Miss Calder was a little shocked, but maintained, as ever, a calm exterior.
“He won’t be doing anything until Valentine’s Day,” she said, reassuringly. “I’ll find a way to get you free by then.”
It was early in the evening of February the thirteenth, and darkness had once more fallen upon the island of Hopeless, Maine. The church clock struck three.
A casual observer might have noticed an unearthly flickering amid the trees. But hey, this is Hopeless; what do you expect?
That same casual observer may also have spotted Durosimi O’Stoat dragging on his overcoat as he slipped through his front door. He did not bother locking it, safe in the knowledge that no one would be foolish enough to attempt to break into his home.
Miss Calder, followed by Rhys Cranham and Drury, the skeletal hound, left the shelter of the trees and hurried towards the house.
Rhys turned the door knob and said,
“Right! That’s as much as I dare do until you’re out again. He’ll smell it if I go inside. You’re on your own in there, but I’ll stay around”
Miss Calder led Drury to the bookcase, quietly praying that the dog would be able to get them through the hidden door. She need not have worried, for it took little more than a push with his bony old legs for the door to swing open. A candle had been lit in the basement, and Miss Calder entered with her usual grace and dignity, unlike Drury, who bounded noisily down the stairs, missed his footing and ended up as a pile of bones at the bottom. He staggered to his feet, shook himself and made sure that everything was where it was supposed to be.
“What the devil is that?”
“That” said Miss Calder, with some emphasis, “is Drury, and you can thank him for being the key to your freedom.”
Drury gave the ghostly witch a puzzled stare, then realised, with relief, that she was not his good friend Philomena, who was, thankfully, still in the land of the living.
Gingerly he pawed at the salt circle, disturbing a few grains. Miss Calder had told him to move a bare minimum of the salt.
He scratched away some more until there was a slim but definite means of egress from the trap.
“Now go, quickly, before he returns,” said Miss Calder.
Melusine required no second bidding. In an instant she was no more than a violet mist, gently evaporating through the wall.
With exquisite care and precision, which surprised even himself, Drury pushed the disturbed grains of salt back into place.
“It’s time that we were gone,” declared Miss Calder, and with no more ado they raced up the stairs and back to the front door, where Rhys was waiting to secure it.
“My dear Philomena,” said Durosimi “I am so glad that you asked me to meet you here this evening.”
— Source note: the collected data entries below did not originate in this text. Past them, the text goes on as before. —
<file path="src/tlwm_pkg.sv">
// ----------------------------------------------------------------------------
// tlwm_pkg
// Shared types and constants of the text line wrap measurer: commands,
// item kinds passed from the front to the back, configuration bundle.
// ----------------------------------------------------------------------------
package tlwm_pkg;

  // input commands
  typedef enum logic [1:0] {
    CMD_WRITE = 2'd0,
    CMD_CHAR  = 2'd1,
    CMD_EOS   = 2'd2
  } cmd_e;

  // configuration register indexes
  localparam logic [1:0] CFG_TABLE_LOADED  = 2'd0;
  localparam logic [1:0] CFG_FIXED_ADVANCE = 2'd1;
  localparam logic [1:0] CFG_WRAP_ENABLE   = 2'd2;
  localparam logic [1:0] CFG_WRAP_LIMIT    = 2'd3;

  localparam logic [15:0] FIXED_ADVANCE_RST = 16'd800;

  // special codes
  localparam logic [15:0] ABSENT_MARK     = 16'hFFFF;
  localparam logic [20:0] QMARK_CP        = 21'h3F;
  localparam logic [20:0] NEWLINE_CP      = 21'h0A;
  localparam logic [20:0] FIRST_PRINTABLE = 21'h20;
  localparam logic [15:0] LINES_MAX       = 16'hFFFF;

  // queue between front and back
  localparam int unsigned Q_DEPTH = 4;
  localparam int unsigned Q_PTR_W = $clog2(Q_DEPTH);
  localparam int unsigned Q_CNT_W = $clog2(Q_DEPTH + 1);

  // classified item kinds
  typedef enum logic [1:0] {
    K_NEWLINE = 2'd0,
    K_CTRL    = 2'd1,
    K_GLYPH   = 2'd2,
    K_EOS     = 2'd3
  } kind_e;

  typedef struct packed {
    kind_e       kind;
    logic [15:0] adv;
  } entry_t;

  typedef struct packed {
    logic        table_loaded;
    logic [15:0] fixed_advance;
    logic        wrap_enable;
    logic [31:0] wrap_limit;
  } cfg_t;

endpackage

</file>
<file path="src/tlwm_back.sv">
// ----------------------------------------------------------------------------
// tlwm_back
// Line accumulator: sums advances, applies greedy wrapping, closes lines and
// holds the end of string result in an output register.
// ----------------------------------------------------------------------------
module tlwm_back #(
  parameter int unsigned SUM_WIDTH = 32
) (
  input  logic              clk_i,
  input  logic              rst_ni,
  input  tlwm_pkg::cfg_t    cfg_i,
  input  tlwm_pkg::entry_t  head_i,
  input  logic              empty_i,
  output logic              pop_o,
  output logic              out_valid_o,
  input  logic              out_ready_i,
  output logic [15:0]       out_lines_o,
  output logic [31:0]       out_widest_o
);

  localparam int unsigned CW = (SUM_WIDTH + 1 > 32) ? SUM_WIDTH + 1 : 32;
  localparam int unsigned OW = (SUM_WIDTH > 32) ? SUM_WIDTH : 32;

  logic [SUM_WIDTH-1:0] sum_q, sum_d, widest_q, widest_d;
  logic [15:0]          lines_q, lines_d;
  logic                 has_glyph_q, has_glyph_d;
  logic                 not_empty_q, not_empty_d;
  logic                 out_valid_q, out_valid_d;
  logic [15:0]          out_lines_q, out_lines_d;
  logic [31:0]          out_widest_q, out_widest_d;
  logic [SUM_WIDTH:0]   next_sum;
  logic [SUM_WIDTH-1:0] next_sat;
  logic [SUM_WIDTH-1:0] close_widest;
  logic [15:0]          close_lines;
  logic [OW-1:0]        widest_ext;
  logic                 wrap;

  // only a string end has to wait for the result register
  assign pop_o = !empty_i &&
                 ((head_i.kind != tlwm_pkg::K_EOS) || !out_valid_q || out_ready_i);

  // exact sum, wrap test and values after closing the current line
  assign next_sum     = {1'b0, sum_q} + (SUM_WIDTH + 1)'(head_i.adv);
  assign next_sat     = next_sum[SUM_WIDTH] ? '1 : next_sum[SUM_WIDTH-1:0];
  assign wrap         = cfg_i.wrap_enable && has_glyph_q &&
                        (CW'(next_sum) > CW'(cfg_i.wrap_limit));
  assign close_widest = (sum_q > widest_q) ? sum_q : widest_q;
  assign close_lines  = (lines_q != tlwm_pkg::LINES_MAX) ? lines_q + 16'd1 : lines_q;

  // item processing
  always_comb begin
    sum_d        = sum_q;
    widest_d     = widest_q;
    lines_d      = lines_q;
    has_glyph_d  = has_glyph_q;
    not_empty_d  = not_empty_q;
    out_valid_d  = out_valid_q && !out_ready_i;
    out_lines_d  = out_lines_q;
    out_widest_d = out_widest_q;
    widest_ext   = OW'(not_empty_q ? close_widest : widest_q);
    if (pop_o) begin
      case (head_i.kind)
        tlwm_pkg::K_NEWLINE: begin
          lines_d     = close_lines;
          widest_d    = close_widest;
          sum_d       = '0;
          has_glyph_d = 1'b0;
          not_empty_d = 1'b0;
        end
        tlwm_pkg::K_CTRL: begin
          not_empty_d = 1'b1;
        end
        tlwm_pkg::K_GLYPH: begin
          has_glyph_d = 1'b1;
          not_empty_d = 1'b1;
          if (wrap) begin
            lines_d  = close_lines;
            widest_d = close_widest;
            sum_d    = SUM_WIDTH'(head_i.adv);
          end else begin
            sum_d = next_sat;
          end
        end
        tlwm_pkg::K_EOS: begin
          out_valid_d  = 1'b1;
          out_lines_d  = not_empty_q ? close_lines : lines_q;
          out_widest_d = (widest_ext > OW'(32'hFFFF_FFFF)) ? 32'hFFFF_FFFF
                                                            : widest_ext[31:0];
          sum_d        = '0;
          widest_d     = '0;
          lines_d      = '0;
          has_glyph_d  = 1'b0;
          not_empty_d  = 1'b0;
        end
        default: begin
        end
      endcase
    end
  end

  always_ff @(posedge clk_i or negedge rst_ni) begin
    if (!rst_ni) begin
      sum_q       <= '0;
      widest_q    <= '0;
      lines_q     <= '0;
      has_glyph_q <= 1'b0;
      not_empty_q <= 1'b0;
      out_valid_q <= 1'b0;
    end else begin
      sum_q       <= sum_d;
      widest_q    <= widest_d;
      lines_q     <= lines_d;
      has_glyph_q <= has_glyph_d;
      not_empty_q <= not_empty_d;
      out_valid_q <= out_valid_d;
    end
  end

  // result payload
  always_ff @(posedge clk_i) begin
    out_lines_q  <= out_lines_d;
    out_widest_q <= out_widest_d;
  end

  assign out_valid_o  = out_valid_q;
  assign out_lines_o  = out_lines_q;
  assign out_widest_o = out_widest_q;

endmodule

</file>
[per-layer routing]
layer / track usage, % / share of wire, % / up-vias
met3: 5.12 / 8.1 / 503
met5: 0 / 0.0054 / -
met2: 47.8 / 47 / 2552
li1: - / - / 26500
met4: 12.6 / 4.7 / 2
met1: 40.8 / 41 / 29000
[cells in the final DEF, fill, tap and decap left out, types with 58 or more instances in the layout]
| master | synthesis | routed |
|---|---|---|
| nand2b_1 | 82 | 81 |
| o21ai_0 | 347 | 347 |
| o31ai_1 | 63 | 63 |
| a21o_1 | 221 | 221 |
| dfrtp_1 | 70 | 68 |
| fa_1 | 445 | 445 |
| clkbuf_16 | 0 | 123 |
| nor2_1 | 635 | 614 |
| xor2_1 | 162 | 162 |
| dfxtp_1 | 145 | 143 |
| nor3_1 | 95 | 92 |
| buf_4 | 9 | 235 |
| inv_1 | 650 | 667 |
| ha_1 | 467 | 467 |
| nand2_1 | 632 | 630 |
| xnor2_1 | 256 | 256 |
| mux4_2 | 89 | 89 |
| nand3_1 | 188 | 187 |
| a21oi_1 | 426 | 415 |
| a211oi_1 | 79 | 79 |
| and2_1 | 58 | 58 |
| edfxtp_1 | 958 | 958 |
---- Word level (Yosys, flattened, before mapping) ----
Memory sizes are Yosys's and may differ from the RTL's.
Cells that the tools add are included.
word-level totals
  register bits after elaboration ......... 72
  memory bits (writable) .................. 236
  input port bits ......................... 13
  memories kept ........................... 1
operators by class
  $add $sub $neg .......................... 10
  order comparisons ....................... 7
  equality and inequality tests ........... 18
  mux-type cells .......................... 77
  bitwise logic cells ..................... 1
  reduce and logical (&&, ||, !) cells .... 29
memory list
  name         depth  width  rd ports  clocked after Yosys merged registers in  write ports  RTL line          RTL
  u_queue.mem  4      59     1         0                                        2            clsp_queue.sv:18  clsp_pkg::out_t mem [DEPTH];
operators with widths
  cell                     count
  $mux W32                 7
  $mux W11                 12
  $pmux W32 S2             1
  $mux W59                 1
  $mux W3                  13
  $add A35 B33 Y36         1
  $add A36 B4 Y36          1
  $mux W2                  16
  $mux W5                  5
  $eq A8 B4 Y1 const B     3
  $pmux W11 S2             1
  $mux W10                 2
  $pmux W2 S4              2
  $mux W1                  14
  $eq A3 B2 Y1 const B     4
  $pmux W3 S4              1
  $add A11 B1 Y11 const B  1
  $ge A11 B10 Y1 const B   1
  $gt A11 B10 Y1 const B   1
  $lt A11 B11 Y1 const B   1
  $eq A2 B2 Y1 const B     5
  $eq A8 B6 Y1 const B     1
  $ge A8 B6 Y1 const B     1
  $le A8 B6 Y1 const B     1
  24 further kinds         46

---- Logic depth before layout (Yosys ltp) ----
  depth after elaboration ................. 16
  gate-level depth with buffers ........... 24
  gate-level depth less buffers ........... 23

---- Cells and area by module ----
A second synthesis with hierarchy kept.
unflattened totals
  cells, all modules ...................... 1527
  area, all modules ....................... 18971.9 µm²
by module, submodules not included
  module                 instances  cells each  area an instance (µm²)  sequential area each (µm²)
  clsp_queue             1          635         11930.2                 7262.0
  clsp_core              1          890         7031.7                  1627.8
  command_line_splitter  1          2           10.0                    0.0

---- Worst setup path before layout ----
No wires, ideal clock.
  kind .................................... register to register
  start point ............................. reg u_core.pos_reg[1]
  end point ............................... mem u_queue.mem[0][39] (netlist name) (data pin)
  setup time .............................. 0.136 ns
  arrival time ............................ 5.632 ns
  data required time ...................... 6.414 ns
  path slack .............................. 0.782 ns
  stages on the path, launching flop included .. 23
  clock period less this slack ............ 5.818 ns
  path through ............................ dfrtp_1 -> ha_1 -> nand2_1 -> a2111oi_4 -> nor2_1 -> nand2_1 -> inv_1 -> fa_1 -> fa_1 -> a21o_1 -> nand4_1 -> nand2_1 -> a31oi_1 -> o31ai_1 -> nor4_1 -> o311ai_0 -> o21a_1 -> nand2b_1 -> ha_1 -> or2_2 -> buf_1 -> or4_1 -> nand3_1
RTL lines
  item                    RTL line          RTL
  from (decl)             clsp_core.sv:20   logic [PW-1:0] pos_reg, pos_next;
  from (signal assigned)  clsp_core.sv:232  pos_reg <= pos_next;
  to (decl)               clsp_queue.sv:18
The other patrons of The Squid and Teapot had given them a few sidelong glances, not quite believing that Philomena would be the sort to get pally with Durosimi O’Stoat.
They had been sitting and talking quietly for over two hours. Philomena stretched and yawned.
“I’m sorry, I don’t mean to be rude, Durosimi,” she said, “but I need to get some sleep. I’ve got a lot to do tomorrow, and if I’m having dinner with you, it will doubtless be a late night.”
Durosimi smiled, and looked at his pocket watch.
“I had quite lost track of the time, my dear. Is it really nine o’clock already?”
As if in confirmation, somewhere, in the distance, the church clock struck three.